CSIF cree que es acertado que no vuelvan los alumnos a las aulas hasta septiembre

viernes 22 de mayo de 2020, 04:00h
El vicepresidente de CSIF Educación, Sergio Ramírez, explicó a este Diario que la decisión tomada por la Dirección Provincial de Educación y la Ciudad Autónoma de que los alumnos no vuelvan a las aulas el 25 de mayo es “muy acertada” por las “ratios ilegales” en las aulas.
El vicepresidente de CSIF Educación, Sergio Ramírez, indicó que en estos días ha podido ver en los medios de comunicación las declaraciones tanto del consejero de Economía y Políticas Sociales, Mohamed Mohand, la consejera de Educación, Elena Fernández Treviño y el director provincial de Educación, Juan Ángel Berbel, sobre la posibilidad de abrir los centros educativos el próximo 25 de mayo cuando Melilla pase a la segunda fase de la desescalada.

Apuntó que los tres políticos están de acuerdo en que o es conveniente abrir los colegios y el sindicato considera que es una decisión acertada por diversos motivos.

El primero de ellos, señaló que, las “ratios ilegales” que existen en la ciudad hace que el alumnado no pueda volver con seguridad a las aulas y tampoco se pueden garantizar los dos metros de seguridad entre los estudiantes. “Así se expone en todos los informes de los directores de los centros asegurando que no se pueden garantizar los dos metros en las aulas de Melilla”, sostuvo.

También, el Comité de Seguridad e Higiene en el trabajo ha pedido a cada sindicato educativo un escrito en el que se expusieran las opiniones de cada uno y “todos hemos dicho que no se pueden abrir los colegios el 25 de mayo”.
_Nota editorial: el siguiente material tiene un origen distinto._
From an optimization exercise on the open Yosys and OpenROAD flow, aimed at small area, a short achievable clock period and few clock cycles per item; shortcuts taken in it are not production practice.
Where RTL was checked, it was by simulation tests only, not by an equivalence proof against the original.
Only the layout flow was run in run 2; the RTL was not checked for function there.

==> flow/config.mk <==
export PLATFORM = sky130hd
export DESIGN_NAME = rank_arm
export DESIGN_NICKNAME = rank_arm
export VERILOG_FILES = /design/flow/design.v
export SDC_FILE = /design/flow/constraint.sdc
export NUM_CORES = 4
export LEC_CHECK = 0
export CAP_MARGIN = 10
export CORE_MARGIN = 2
export CORE_UTILIZATION = 45
export PLACE_DENSITY = 0.65
export SLEW_MARGIN = 10
export TNS_END_PERCENT = 20
==> flow/standard.sh <==
#!/bin/bash
# synth_recipe.tcl (not shown) runs the flow's synth.tcl, then flattens the netlist and writes it again
# the make line also repeats each setting of config.mk as NAME=value (left out here)
make -C /OpenROAD-flow-scripts/flow DESIGN_CONFIG=/design/flow/config.mk WORK_HOME=/design/flow/orfs CLKGATE_MAP_FILE= SYNTH_SCRIPT=/design/flow/synth_recipe.tcl "${@:-finish}"
==> flow/constraint.sdc <==
create_clock -name core_clock -period 26.0 [get_ports {clk}]
set_input_delay 5.2000 -clock core_clock [delete_from_list [all_inputs] [get_ports {clk}]]
set_output_delay 5.2000 -clock core_clock [all_outputs]
set_load 0.01 [all_outputs]
==> flow/design.v <==
module rank_min #(
    parameter NCELL = 32,            
    parameter VW    = 12,
    parameter IW    = 5              
) (
    input  wire [NCELL*VW-1:0] volt,
    input  wire [NCELL-1:0]    mask,
    input  wire                dir,
    input  wire [NCELL/2-1:0]  gt1,          
    output wire                found,
    output wire [IW-1:0]       idx,
    output wire [VW-1:0]       vsel
);
    wire [NCELL-1:0]    val [0:IW];
    wire [NCELL*VW-1:0] vv  [0:IW];
    wire [NCELL*IW-1:0] ii  [0:IW];
    assign val[0] = mask;
    assign vv[0]  = volt;
    assign ii[0]  = {NCELL*IW{1'b0}};
    genvar l, n;
    generate
        for (l = 1; l <= IW; l = l + 1) begin : g_lvl
            for (n = 0; n < (NCELL >> l); n = n + 1) begin : g_node
                wire          av = val[l-1][2*n];
                wire          bv = val[l-1][2*n+1];
                wire [VW-1:0] a  = vv[l-1][(2*n)*VW +: VW];
                wire [VW-1:0] b  = vv[l-1][(2*n+1)*VW +: VW];
                wire [IW-1:0] ai = ii[l-1][(2*n)*IW +: IW];
                wire [IW-1:0] bi = ii[l-1][(2*n+1)*IW +: IW];
                wire          gt;
                if (l == 1) begin : g_g1
                    assign gt = gt1[n];
                end else begin : g_gn
                    rank_gt #(.W(VW)) u_gt (.a(a), .b(b), .gt(gt));
                end
                wire          pb = !av || (bv && (gt ^ dir));
                assign val[l][n] = av | bv;
                assign vv[l][n*VW +: VW] = pb ? b : a;
                if (l == 1) begin : g_i1
                    assign ii[l][n*IW +: IW] = {{(IW-1){1'b0}}, pb};
                end else begin : g_in
                    wire [IW-1:0] ci = pb ? bi : ai;
                    assign ii[l][n*IW +: IW] = {{(IW-l){1'b0}}, pb, ci[l-2:0]};
                end
            end
            if ((NCELL >> l) < NCELL) begin : g_pad
                assign val[l][NCELL-1:(NCELL>>l)] = {(NCELL-(NCELL>>l)){1'b0}};
                assign vv[l][NCELL*VW-1:(NCELL>>l)*VW] = {((NCELL-(NCELL>>l))*VW){1'b0}};
                assign ii[l][NCELL*IW-1:(NCELL>>l)*IW] = {((NCELL-(NCELL>>l))*IW){1'b0}};
            end
        end
    endgenerate
    assign found = val[IW][0];
    assign idx   = ii[IW][IW-1:0];
    assign vsel  = vv[IW][VW-1:0];
endmodule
Ramírez indicó que desde el 25 de mayo hasta que se terminen las clases únicamente hay 15 días lectivos, siendo un “tiempo mínimo”. “¿Por quince días nos vamos a jugar la salud de todos y provocar un rebrote en la ciudad?”, se preguntó.
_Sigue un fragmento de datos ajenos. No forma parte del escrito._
Background: an optimization exercise with open tools, aiming at small area, a short achievable clock period and few clock cycles. Do not read the settings as production practice. Function was checked by simulation only, so behaviour that the tests miss may differ from the original. Power is estimated from default activity; no workload was simulated.

==> run F <==
Design ovgar_xu, start of the top module:
module ovgar_xu (
    input  wire        clk,
    input  wire        rst,           
    input  wire        in_valid,
    output wire        in_ready,
    input  wire [31:0] in_insn,
    input  wire [31:0] in_a,          
    input  wire [31:0] in_b,          
    output reg         out_valid,
    output reg  [31:0] out_result,
    output reg         out_wen,
    output reg  [3:0]  out_vd,
    output wire [3:0]  out_flags,     
    output reg         out_illegal
);
Settings: LEC_CHECK=0, CAP_MARGIN=20, CORE_MARGIN=2, CORE_UTILIZATION=55, SLEW_MARGIN=20, TNS_END_PERCENT=100; clock period 11.0 ns.
standard.sh (not shown) runs the stock make flow with config.mk's settings and CLKGATE_MAP_FILE= SYNTH_SCRIPT=/design/flow/synth_recipe.tcl, a recipe that flattens the netlist after the stock synthesis.
==> flow/flow/run.sh <==
#!/bin/bash
set -euo pipefail
bash standard.sh SETUP_SLACK_MARGIN=6 finish > standard_flow.log 2>&1
==> run A (differences from run F) <==
--- a/flow/design.v
+++ b/flow/design.v
@@ -311,18 +311,17 @@
         else if (div_first)
             div_busy <= (dv_q0 || dv_jo[5:1] == 5'd0) ? 5'd0 : dv_jo[5:1] - 5'd1;
         else if (div_busy != 5'd0)
             div_busy <= div_busy - 5'd1;
     end
     wire dv_last = (div_cnt == 5'd1);
     wire [31:0] dv_qz  = {!dv_s || dv_rneg, {31{!dv_rneg}}};
     wire [31:0] dv_out = dv_rem ? dv_rn : dv_z ? dv_qz : {dv_q[29:0], dv_dig};
-    wire [63:0] p2;
-    ovgar_add64 u_cpa (.a(r2_ra), .b(r2_rb), .s(p2));
+    wire [63:0] p2 = r2_ra + r2_rb;
     wire [63:0] p2_term = (r2_form == 2'd2) ? {{31{p2[63]}}, p2[63:31]} : p2;
     reg        v3;
     reg        r3_wen, r3_ill, r3_wzn, r3_wc, r3_c, r3_wv, r3_v;
     reg        r3_mac, r3_sel, r3_accr;
     reg [3:0]  r3_vd;
     reg [5:0]  r3_m;
     reg [63:0] r3_p;           
     reg        r3_neg, r3_zero;
@@ -484,43 +483,16 @@
         for (g = 0; g < 2; g = g + 1) begin : l4
             assign z4[g] = z3[2*g+1] & z3[2*g];
             assign c4[4*g+3:4*g] = z3[2*g+1] ? {1'b1, c3[6*g+2:6*g]} : {1'b0, c3[6*g+5:6*g+3]};
         end
     endgenerate
     assign n = (z4[1] & z4[0]) ? 6'd32 :
                z4[1] ? {2'b01, c4[3:0]} : {2'b00, c4[7:4]};
 endmodule
-module ovgar_add64 (
-    input  wire [63:0] a,
-    input  wire [63:0] b,
-    output wire [63:0] s
-);
-    wire [63:0] g0 = a & b;
-    wire [63:0] p0 = a ^ b;
-    reg  [63:0] g, p;
-    integer i, k;
-    always @* begin
-        g = g0;
-        p = p0;
-        for (k = 0; k < 6; k = k + 1)
-            for (i = 0; i < 64; i = i + 1)
-                if (((i + 1) % (2 << k)) == 0) begin
-                    g[i] = g[i] | (p[i] & g[i - (1 << k)]);
-                    p[i] = p[i] & p[i - (1 << k)];
-                end
-        for (k = 4; k >= 0; k = k - 1)
-            for (i = 0; i < 64; i = i + 1)
-                if (((i + 1) % (2 << k)) == (1 << k) && i >= (2 << k)) begin
-                    g[i] = g[i] | (p[i] & g[i - (1 << k)]);
-                    p[i] = p[i] & p[i - (1 << k)];
-                end
-    end
-    assign s = p0 ^ {g[62:0], 1'b0};
-endmodule
 module ovgar_mul33 (
     input  wire [32:0] x,
     input  wire [32:0] y,
     output wire [63:0] ra,
     output wire [63:0] rb
 );
     wire [34:0] yy = {y[32], y, 1'b0};
     wire [16:0] ng;
==> flow_metrics.py <==
metrics = {
    "power": {
        "ir_drop_uv": 268,
        "sw_frac_of_total_pct": 52.1,
        "power.sequential.fraction_pct": 16.0,
    },
    "finish": {
        "layout-drive-gt1-share_pct": 11.3,
        "number_of_antenna_cells_inserted": 8,
        "total_area_of_multi_input_combinational_cells_um2": 57200,
    },
    "yosys": {
        "synthAdderAreaFrac_pct": 20.7,
        "synth_seq_area_share_pct": 17.1,
        "synth.net_count": 9783,
        "post_synth_instance_area_um2": 73100,
    },
    "hold_path": {
        "hold_end": "out_vd[3]$_DFF_P_",
    },
    "floorplan": {
        "rows": 133,
    },
    "detailed_routing": {
        "wire_length_after_detailed_routing_mm": 342,
        "dr_wl_met2_mm": 137,
    },
    "timing": {
        "fmaxAchievable_mhz": 193,
        "finalCritPeriodShare_pct": 47.1,
        "slew_headroom_pct": 17.2,
    },
    "run_status": {
        "status": "no timing/DRC/antenna violations",
    },
}
Source of the figures above: run A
Considera que si se hubiese dado en el mes de septiembre o en octubre entenderían el volver a las aulas porque “sería mucho más tiempo, pero ahora nos podría ocasionar problemas sanitarios y económicos a toda la ciudad con el rebrote”.

El único reproche que puede hacer el sindicato al director provincial de Educación y a la consejera es que, si se produce un rebrote en la ciudad en los próximos meses, tendrán que trabajar para evitar la brecha digital que existe en Melilla.

El vicepresidente de CSIF piensa que comprar cien tabletas es una medida “muy pobre” cuando el 30% del alumnado, entre 6.000 y 7.000 niños, no tiene ordenadores ni Internet en casa.

Por último, Ramírez exige que les llamen para negociar la vuelta a las clases en septiembre ya que “tiene que ser planificada y sin improvisaciones, hay que hablar sobre cómo se va a hacer y proponer las medidas para que sea segura”.